With his serious training it was obvious Anatoliy was serious about safety. He decided it was time to upgrade the computers from the “old fashioned” main-frame and dumb-terminal based system to a Windows XP system (replacing the terminals). MS-SQL server running on Windows XP Server spread across 4 or 5 machines would replace the clunky old reliable main-frame.
Thanks to windows XP he and his crew was reminded about very important occurances on their computers they would never have been aware about previously under the old setup. While running computer simulations of various reactor states the Taskbar usefully notified a crewmember that “You Have Unused Icons”. This Windows spread the responsibility of marginally important computer tasks to everyone, not just the nerdy IT guys. It was a breakthrough and perhaps after so long the help desk could be phased out entirely thanks to Windows. It was a Wednesday morning, and another of his crew was notified during examination of controls that there was a “Critical Update” and that “You’ve received an Instant Message”.

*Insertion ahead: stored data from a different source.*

===== src/rtl/writeback_arbiter.sv =====
// writeback_arbiter: merges ALU and load writebacks into one register-file write port via a DEPTH-entry FIFO.
// Define WB_FORWARD_EN to build the forwarding lookup; otherwise lookup outputs are tied to 0.
module writeback_arbiter #(
  parameter int W         = 16,
  parameter int ADDR_BITS = 4,
  parameter int NUM_REGS  = 16,
  parameter int DEPTH     = 4
) (
  input  logic                 clk,
  input  logic                 reset_asynchronous_n,
  input  logic                 inp_alu_valid,
  input  logic [ADDR_BITS-1:0] inp_alu_address,
  input  logic [W-1:0]         inp_alu_data,
  output logic                 out_alu_ready,
  input  logic                 inp_mem_valid,
  input  logic [ADDR_BITS-1:0] inp_mem_address,
  input  logic [W-1:0]         inp_mem_data,
  output logic                 out_mem_ready,
  output logic                 out_write_enable,
  output logic [ADDR_BITS-1:0] out_write_address,
  output logic [W-1:0]         out_write_data,
  output logic [NUM_REGS-1:0]  out_pending,
  input  logic [ADDR_BITS-1:0] inp_lookup_address,
  output logic                 out_lookup_hit,
  output logic [W-1:0]         out_lookup_data
);
  localparam int PW = $clog2(DEPTH);
  typedef enum logic {ALU, MEM} src_t;
  src_t first_q;
  logic [PW-1:0] head_q, tail_q;
  logic [PW:0] count_q, free;
  logic [ADDR_BITS-1:0] addr_q [DEPTH];
  logic [W-1:0] data_q [DEPTH];
  logic [DEPTH-1:0] ent_v;
  logic alu_push, mem_push, pop, alu_at_tail;
  logic [1:0] n_push;
  assign free = (PW+1)'(DEPTH) - count_q;
  // With one free slot the tie goes to `first`; a lone requester always wins.
  assign out_alu_ready = reset_asynchronous_n && (free >= 2 || (free == 1 && (first_q == ALU || !inp_mem_valid)));
  assign out_mem_ready = reset_asynchronous_n && (free >= 2 || (free == 1 && (first_q == MEM || !inp_alu_valid)));
  assign alu_push = inp_alu_valid && out_alu_ready;
  assign mem_push = inp_mem_valid && out_mem_ready;
  assign n_push = {1'b0, alu_push} + {1'b0, mem_push};
  assign pop = count_q != 0;
  assign alu_at_tail = alu_push && (!mem_push || first_q == ALU);
  always_ff @(posedge clk) begin
    if (n_push != 0) begin
      addr_q[tail_q] <= alu_at_tail ? inp_alu_address : inp_mem_address;
      data_q[tail_q] <= alu_at_tail ? inp_alu_data : inp_mem_data;
    end
    if (n_push == 2) begin
      addr_q[tail_q + PW'(1)] <= alu_at_tail ? inp_mem_address : inp_alu_address;
      data_q[tail_q + PW'(1)] <= alu_at_tail ? inp_mem_data : inp_alu_data;
    end
  end
  always_ff @(posedge clk or negedge reset_asynchronous_n) begin
    if (!reset_asynchronous_n) begin
      head_q <= '0;
      tail_q <= '0;
      count_q <= '0;
      first_q <= ALU;
      out_write_enable <= 1'b0;
      out_write_address <= '0;
      out_write_data <= '0;
    end else begin
      head_q <= head_q + PW'(pop);
      tail_q <= tail_q + PW'(n_push);
      count_q <= count_q + (PW+1)'(n_push) - (PW+1)'(pop);
      if (inp_alu_valid && inp_mem_valid) first_q <= first_q == ALU ? MEM : ALU;
      out_write_enable <= pop;
      if (pop) begin
        out_write_address <= addr_q[head_q];
        out_write_data <= data_q[head_q];
      end
    end
  end
  always_comb begin
    for (int i = 0; i < DEPTH; i++) ent_v[i] = {1'b0, PW'(i) - head_q} < count_q;
  end
  always_comb begin
    out_pending = '0;
    if (out_write_enable) out_pending[out_write_address] = 1'b1;
    for (int i = 0; i < DEPTH; i++) if (ent_v[i]) out_pending[addr_q[i]] = 1'b1;
  end
`ifdef WB_FORWARD_EN
  // Walk oldest to youngest so the youngest match is the one left standing.
  always_comb begin
    out_lookup_hit = out_write_enable && out_write_address == inp_lookup_address;
    out_lookup_data = out_lookup_hit ? out_write_data : '0;
    for (int k = 0; k < DEPTH; k++) begin
      if (ent_v[head_q + PW'(k)] && addr_q[head_q + PW'(k)] == inp_lookup_address) begin
        out_lookup_hit = 1'b1;
        out_lookup_data = data_q[head_q + PW'(k)];
      end
    end
  end
`else
  logic unused_lookup;
  assign unused_lookup = ^inp_lookup_address;
  assign out_lookup_hit = 1'b0;
  assign out_lookup_data = '0;
`endif
endmodule


===== config.mk =====
export PLATFORM = sky130hd
export DESIGN_NAME = writeback_arbiter
export DESIGN_NICKNAME = d
export VERILOG_FILES = /design/src/rtl/writeback_arbiter.sv
export SDC_FILE = /design/constraint.sdc
export NUM_CORES = 1
export LEC_CHECK = 0
export ABC_AREA = 0
export CORE_MARGIN = 2
export CORE_UTILIZATION = 45
export DETAILED_ROUTE_END_ITERATION = 12
export GPL_ROUTABILITY_DRIVEN = 0
export PLACE_DENSITY = 0.72
export SYNTH_ARGS = -nofsm -noshare
export SYNTH_HDL_FRONTEND = slang
export SYNTH_SLANG_ARGS = --single-unit
export TNS_END_PERCENT = 1

===== constraint.sdc =====
create_clock -name clk -period 3.5 [get_ports clk]
set_input_delay 1.05 -clock clk [delete_from_list [all_inputs] [get_ports clk]]
set_output_delay 1.05 -clock clk [all_outputs]
set_load 0.1 [all_outputs]

==> summary.md, run 1 <==
| Metric | Value |
|---|---|
| Crit Path Max Fanout | 6 |
| Placed Area | 7720 um2 |
| Synth top area share | 0.381 |
| Fin. max-slew vios | 0 |
| N_diodes | 0 |
| Initial core utilization | 0.458 |
| Rows | between 40 and 50 |
| Hold EP | out_write_data[2] |
| Most frequent cell after synthesis | edfxtp_1 |
| Outcome | finished, final reports clean |
| Placed cell count | 790 |
| Clk sinks | 109 |
| Finished Cell Area | 8260 um2 |
| Critical path type | register to primary output |
| Post-CTS Hold Fix Bufs | 0 |
| Final WL | 15700 um |
| Area Growth Syn to Fin | 31.1% |
| Clk pin slew, worst setup/hold paths | 0.07 ns |
| Cell Count, Final, Fillers Out | 810 |
| CTS Root Buffer Type | clkbuf_16 |
| Ports | 104 |
| Detailed-route vias per instance | 5.63 |
| Fin crit share | 0.993 |
| Worst R2R Start | count_q[1] |
| Min Clock Period, post-route | approximately 3.5 ns |
| Worst skew pair latency | 0.35 ns |
| Grt total ovfl | 0 |
| Slew headroom | 0.607 |
| R2R Setup Slk | around 0.17 ns |
| Synthesized area | between 6000 and 7000 um2 |
| Number of DRC markers in iteration 0 | 582 |
| Core area | ~14000 um2 |
| Final setup viols | 0 |
| DIE HEIGHT | 122 um |
| Predominant post-synthesis flop cell | edfxtp_1 |
| Initial antenna violation count | 0 |
| Worst Hold Class | register to register |
| DIE AREA | 15000 um2 |
| Crit path launch type | register |
| Register area | roughly 3100 um2 |
| Area leader, netlist | edfxtp_1 |
| Overall routing resource usage | 0.218 |
| Multi-input gate area | between 3000 and 4000 um2 |
| Final ANT Viol Nets | 0 |
| FF+latch count, synth | 109 |
| Transition time of the tightest slew-check pin | 0.589 ns |
| RSZ-0062 raised after global routing | yes |
| Syn Inst Count | roughly 520 |
| IO buf count | 82 |
| Ys async rst share | 0.266 |
| Via count | 4559 |
| Drt pass-1 iters | 7 |
| Worst Path Required | 2.45 ns |
| CTS Buffer Depth | 2 |
| Worst Reg-to-Reg Cells | 13 |
| Final net count | 690 |
| Synth cell count leaders | 80 x edfxtp_1, 78 x nand2_1, 44 x mux2_1 |
| CP max-delay cell | dfrtp_2 |
| Final Hold Viols | 0 |
| Setup TNS | 0 ns |
| Fill cell total of the finished layout | 1101 |
| Pin count of the biggest net entering global routing | 30 |
| Hold Path Stages | 2 |
| Slowest stage delay, CP | 0.46 ns |
| Post-synthesis sequential area ratio | 0.496 |
| Ys Warns | 0 |
| Routed len/inst | 19.3 um |
| Number of synthesized flops with an enable pin | 80 |
| Fmax | 288 MHz |
| Clock skew | around 0.0043 ns |
| CP endpoint kind | primary output |
| Die Wd | 122 um |
| Cell Chain, Critical Path | xor2_2 -> ha_1 -> nor2b_4 -> a2111o_1 -> o32ai_2 -> nand3b_1 -> buf_12 |
| Proportion of layout cells with a drive suffix above 1 | 0.286 |
| Global-route wire length before repair | 24700 um |
| Reg-to-reg endpoint | addr_q[2][1] |
| DP HPWL | roughly 11000 um |
| CTS Buf Count | 9 |
| H-tree depth | 3 |
| WP data arrival | 2.42 ns |
| CTS tree | done |
| Vias in the first global route | 4611 |
| Avg Synthesized Cell Area | around 12 um2 |
| DRC Markers | 0 |
| Post-synth cell types | 48 |
| Area contributors post-synth | edfxtp_1 38%, dfrtp_1 12%, mux2_1 7.9%, mux4_2 7.1%, mux2_2 6.4% |
| Max Cap Viol | 0 |
| HP Start | out_write_data[2] |
==> worst max path at each step <==
| stage | slack (ns) | cells after the start | end | start |
|---|---|---|---|---|
| detailed placement | -0.13 | 10 | data_q[1][5] | inp_mem_valid |
| global route | -0.11 | 7 | out_pending[9] | head_q[0] |
| finish | 0.03 | 7 | out_pending[9] | head_q[0] |
| CTS | -0.02 | 7 | out_pending[13] | head_q[0] |
| global placement | -0.09 | 10 | data_q[1][12] | inp_mem_valid |
| floorplan | -0.11 | 8 | out_pending[9] | head_q[0] |
==> flip-flops by register name, summed over array words and instances (netlist names) <==
register           count
addr_q                16
out_write_address      4
data_q                64
first_q                1
out_write_data        16
head_q                 2
out_write_enable       1
tail_q                 2
count_q                3
==> per-layer routing <==
metal	GRT usage	share of wire
met5	0	0
met1	0.274	0.40
met3	0.0386	0.056
met2	0.376	0.51
met4	0.0819	0.027
==> critical path: cells and delay by family, from the launching register on <==
| family | cells | cell delay, ns |
|---|---|---|
| and+or+nand+nor | 2 | 0.37 |
| DFF | 1 | 0.46 |
| AOI/OAI and AO/OA | 2 | 0.59 |
| buffers and inverters | 1 | 0.20 |
| adders and majority gates | 1 | 0.27 |
| xor gates and xnor gates | 1 | 0.17 |
==> cell usage in the layout (no fill, tap or decap), drive strengths merged, types with 4 or more instances in the layout <==
| cell | instances |
|---|---|
| clkbuf | 13 |
| a21oi | 8 |
| nor2b | 16 |
| inv | 15 |
| nand3b | 4 |
| buf | 75 |
| ha | 16 |
| nand2 | 78 |
| nor3 | 5 |
| dfrtp | 29 |
| mux2 | 80 |
| mux4 | 20 |
| edfxtp | 80 |
| nor2 | 24 |
| xor2 | 4 |
| nand2b | 7 |
| nand4 | 13 |
| a31oi | 6 |
| conb | 17 |
| xnor2 | 7 |
| nand3 | 27 |
| clkdlybuf4s50 | 42 |
==> metrics by stage <==
stage / hold slack (ns) / worst slack, ns / utilization
2_1_floorplan: 0.458 / -0.108 / -
3_3_place_gp: 0.463 / -0.0939 / 0.561
3_5_place_dp: 0.462 / -0.132 / 0.561
4_1_cts: 0.478 / -0.0196 / 0.592
5_1_grt: 0.496 / -0.115 / 0.600
6_report: 0.474 / 0.0256 / 0.600
==> kinds of logic (layout without fill, tap and decap cells) <==
family / count (synthesis) / after routing / synth area share
flip-flops: 109 / 109 / 0.496
other: 1 / 17 / 0.000595
XOR/XNOR: 11 / 11 / 0.0153
adder cells (fa/ha/maj): 17 / 17 / 0.0349
AND/OR/NAND/NOR: 186 / 186 / 0.141
multiplexers: 100 / 100 / 0.214
buffers and inverters: 55 / 148 / 0.0464
AO/OA/AOI/OAI: 42 / 42 / 0.0512
==> what timing repair did <==
item | in CTS | in global routing
setup buffers | 1 | 3
pin swaps | 3 | 13
endpoints found under the setup margin | 16 | 53
gates resized for setup | 14 | 14
==> final cells by class <==
cell class / instances / share of cell area
clock buffers: 13 / 0.0329
inverters: 15 / 0.00681
multi-input cells: 373 / 0.390
flip-flops and latches: 109 / 0.379
well taps: 180 / 0.0273
repair buffers: 117 / 0.156
clock inverters: 3 / 0.00787
Power of run 1 is not shown: default switching activity piles up to over one toggle a cycle in this logic, so the estimate is an artifact.
==> run 2: changes to the inputs <==
--- a/config.mk
+++ b/config.mk
@@ -6,6 +6,7 @@
 export NUM_CORES = 1
 export LEC_CHECK = 0
 export ABC_AREA = 0
+export CORE_ASPECT_RATIO = 1.2
 export CORE_MARGIN = 2
 export CORE_UTILIZATION = 45
 export DETAILED_ROUTE_END_ITERATION = 12
==> run 2 against run 1 <==
Maximum frequency rose by 0.13%. Cell area fell by 0.44%. Worst hold slack improved by 0.0018 ns. Highest routed layer unchanged. Critical path type unchanged.
==> summary.md, run 2 (synthesis gave the netlist of run 1 again) <==
| Metric | Value |
|---|---|
| Outcome | finished, final reports clean (unchanged) |
| Final Hold Viols | 0 (unchanged) |
| CTS Buf Count | 9 (unchanged) |
| WP data arrival | 2.42 ns (about the same) |
| Rows | 47 (was 43) |
| Initial antenna violation count | 0 (unchanged) |
| Proportion of layout cells with a drive suffix above 1 | 0.287 (was 0.286) |
| Clk pin slew, worst setup/hold paths | 0.07 ns (about the same) |
| Detailed-route vias per instance | 5.75 (was 5.63) |
| DRC Markers | 0 (unchanged) |
| Global-route wire length before repair | 24800 um (was 24700 um) |
| Core area | 13800 um2 (about the same) |
| Via count | 4613 (was 4559) |
| Vias in the first global route | 4769 (was 4611) |
| Clock skew | 0.00848 ns (was 0.00431 ns) |
| Final WL | 15600 um (was 15700 um) |
| Min Clock Period, post-route | 3.47 ns (about the same) |
| Fin crit share | 0.991 (was 0.993) |
| DP HPWL | 10800 um (about the same) |
| CTS Buffer Depth | 2 (unchanged) |
| Area Growth Syn to Fin | 30.5% (was 31.1%) |
| Delay-heaviest family, CP | compound AO/OA/AOI/OAI gates (unchanged) |
| Slowest stage delay, CP | 0.39 ns (was 0.46 ns) |
| Initial core utilization | 0.458 (about the same) |
| Fmax | 288 MHz (about the same) |
| CP endpoint kind | primary output (unchanged) |
| Grt total ovfl | 0 (unchanged) |
| Routed len/inst | 19.5 um (was 19.3 um) |
| Final ANT Viol Nets | 0 (unchanged) |
| Crit Path Max Fanout | 5 (was 6) |
| Largest register FFs | 64 (unchanged) |
| Critical path type | register to primary output (unchanged) |
| Die Wd | 112 um (was 122 um) |
| Worst skew pair latency | 0.35 ns (about the same) |
| Most flops, register | data_q (unchanged) |
| Final setup viols | 0 (unchanged) |
| DIE HEIGHT | 134 um (was 122 um) |
| Biggest regs | data_q: 64 flops, addr_q: 16 flops, out_write_data: 16 flops (unchanged) |
| Drt pass-1 iters | 6 (was 7) |
| Setup TNS | 0 ns (unchanged) |
| Multi-input gate area | 3210 um2 (was 3220 um2) |
| Overall routing resource usage | 0.213 (was 0.218) |
| Worst Path Required | 2.45 ns (about the same) |
| DIE AREA | 15000 um2 (about the same) |
| H-tree depth | 3 (unchanged) |
| Most frequent cells in the layout | 80 x edfxtp_1, 78 x nand2_1, 49 x buf_4 (was 80 x edfxtp_1, 78 x nand2_1, 47 x buf_4) |
| Register area | 3130 um2 (unchanged) |
| Max Cap Viol | 0 (unchanged) |
| Fin. max-slew vios | 0 (unchanged) |
| Ports | 104 (unchanged) |
| Number of DRC markers in iteration 0 | 257 (was 582) |
| CTS Root Buffer Type | clkbuf_16 (unchanged) |
| Fill cell total of the finished layout | 1111 (was 1101) |
| Crit path buffers/inverters | 3 (was 1) |
| N_diodes | 0 (unchanged) |
| Commonest non-fill, non-tap cell in the layout | edfxtp_1 (unchanged) |
| CTS tree | done (unchanged) |
| IO buf count | 82 (unchanged) |
| RSZ-0062 raised after global routing | yes (unchanged) |
| Final net count | 691 (was 690) |
| Cell Chain, Critical Path | inv_1 -> buf_4 -> ha_1 -> nor2b_4 -> a2111o_1 -> o32ai_1 -> nand3b_1 -> buf_12 (was xor2_2 -> ha_1 -> nor2b_4 -> a2111o_1 -> o32ai_2 -> nand3b_1 -> buf_12) |
| Crit path launch type | register (unchanged) |
| CP max-delay cell | a2111o_1 (was dfrtp_2) |
| Clk sinks | 109 (unchanged) |
| Post-CTS Hold Fix Bufs | 0 (unchanged) |
| Worst Hold Class | register to register (unchanged) |
| Pin count of the biggest net entering global routing | 29 (was 30) |
-- run 2: cell count changes in the layout (fill, tap and decap cells not counted), sizes merged --
cell,before,now
bufinv,2,0
clkinv,1,0
buf,75,76
clkbuf,13,15
inv,15,16
-- run 2: area by class of cell --
type | count | share of cell area
clock buffers | 15 | 0.0365
inverters | 15 | 0.00684
repair buffers | 118 | 0.159
flip-flops and latches | 109 | 0.380
clock inverters | 1 | 0.00106
well taps | 171 | 0.0260
multi-input cells | 373 | 0.391
-- run 2: routing by layer --
| layer | up-vias | global-route usage | routed length [um] |
|---|---|---|---|
| met5 | - | 0 | 0 |
| met4 | 0 | 0.0969 | 609 |
| met3 | 47 | 0.0291 | 866 |
| met2 | 202 | 0.393 | 8220 |
| met1 | 2260 | 0.246 | 5950 |
| li1 | 2104 | - | - |
-- run 2: worst register-to-register path: cells and delay by family (launching register included) --
kind,cells,cell delay [ns]
and+or+nand+nor,4,0.89
adders and majority gates,3,0.72
AOI/OAI and AO/OA,1,0.20
DFF,1,0.36
buffers and inverters,2,0.28
muxes,1,0.36
xor gates and xnor gates,1,0.24
-- run 2: path summary, 6_finish.rpt --
kind	start	endpoint	slack [ns]	depth (start not counted)
max	count_q[1]	out_pending[9]	0.03	8
min reg2reg	out_write_data[15]	out_write_data[15]	0.48	2
max reg2reg	count_q[1]	data_q[1][7]	0.19	12
min in group asynchronous	reset_asynchronous_n	first_q	0.53	1
min	out_write_data[15]	out_write_data[15]	0.48	2
max in group asynchronous	reset_asynchronous_n	head_q[1]	2.30	2
-- run 2: stage by stage --
| step | std cells | hold WS, ns | worst slack (ns) | util | cell area [um2] |
|---|---|---|---|---|---|
| after detailed placement | 783 | 0.462 | -0.159 | 0.562 | 7740 |
| after CTS | 799 | 0.479 | -0.0203 | 0.589 | 8110 |
| after floorplan | 537 | 0.458 | -0.108 | - | 6460 |
| after global routing | 802 | 0.496 | -0.0264 | 0.598 | 8230 |
| after global placement | 783 | 0.459 | -0.0778 | 0.562 | 7740 |
| final | 802 | 0.476 | 0.0300 | 0.598 | 8230 |
-- run 2: timing repair --
action / in CTS / in global routing
endpoints found under the hold margin: 0 / 0
pin swaps: 3 / 11
resized for setup: 9 / 17
setup endpoints to repair: 15 / 63
setup buffers: 0 / 3
Power of run 2 is left out for the same reason.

These were surely important events because they came from the computer, and Windows was designed to make sure these events seemed every bit as important to a user as the applications a user actually chose to run on their own. This is another great feature. The users aren’t trusted to know what is the most important, nor are the applications themselves (especially non Microsoft affiliated applications, like the nuclear simulators). Its kind of a breakthrough because before the user would just be lost in their own world of whatever program they were using, not realizing they had unused icons or mysterious software “updates” that are so critical to the modern computing experience. Upon turning on the interface to the reactor (which was a USB device) users learned that “This device could perform faster with USB 2.0”. So now the engineers can spend time figuring out what the hell USB 2.0 is and if it really has anything to do with how they plugged it in. Perhaps the cord is too long? Perhaps the hub they are using is antiquated? Oh wait, it’s the device itself? Well now what. Nevermind. Employees devote time to use the world wide web and see if they have updated the nuclear reactor USB 2.0 interface cards through Shopping.Yahoo.Com. Thankfully Yahoo has installed so many toolbars on internet explorer there is not much room to view the web pages themselves, content can be distracting.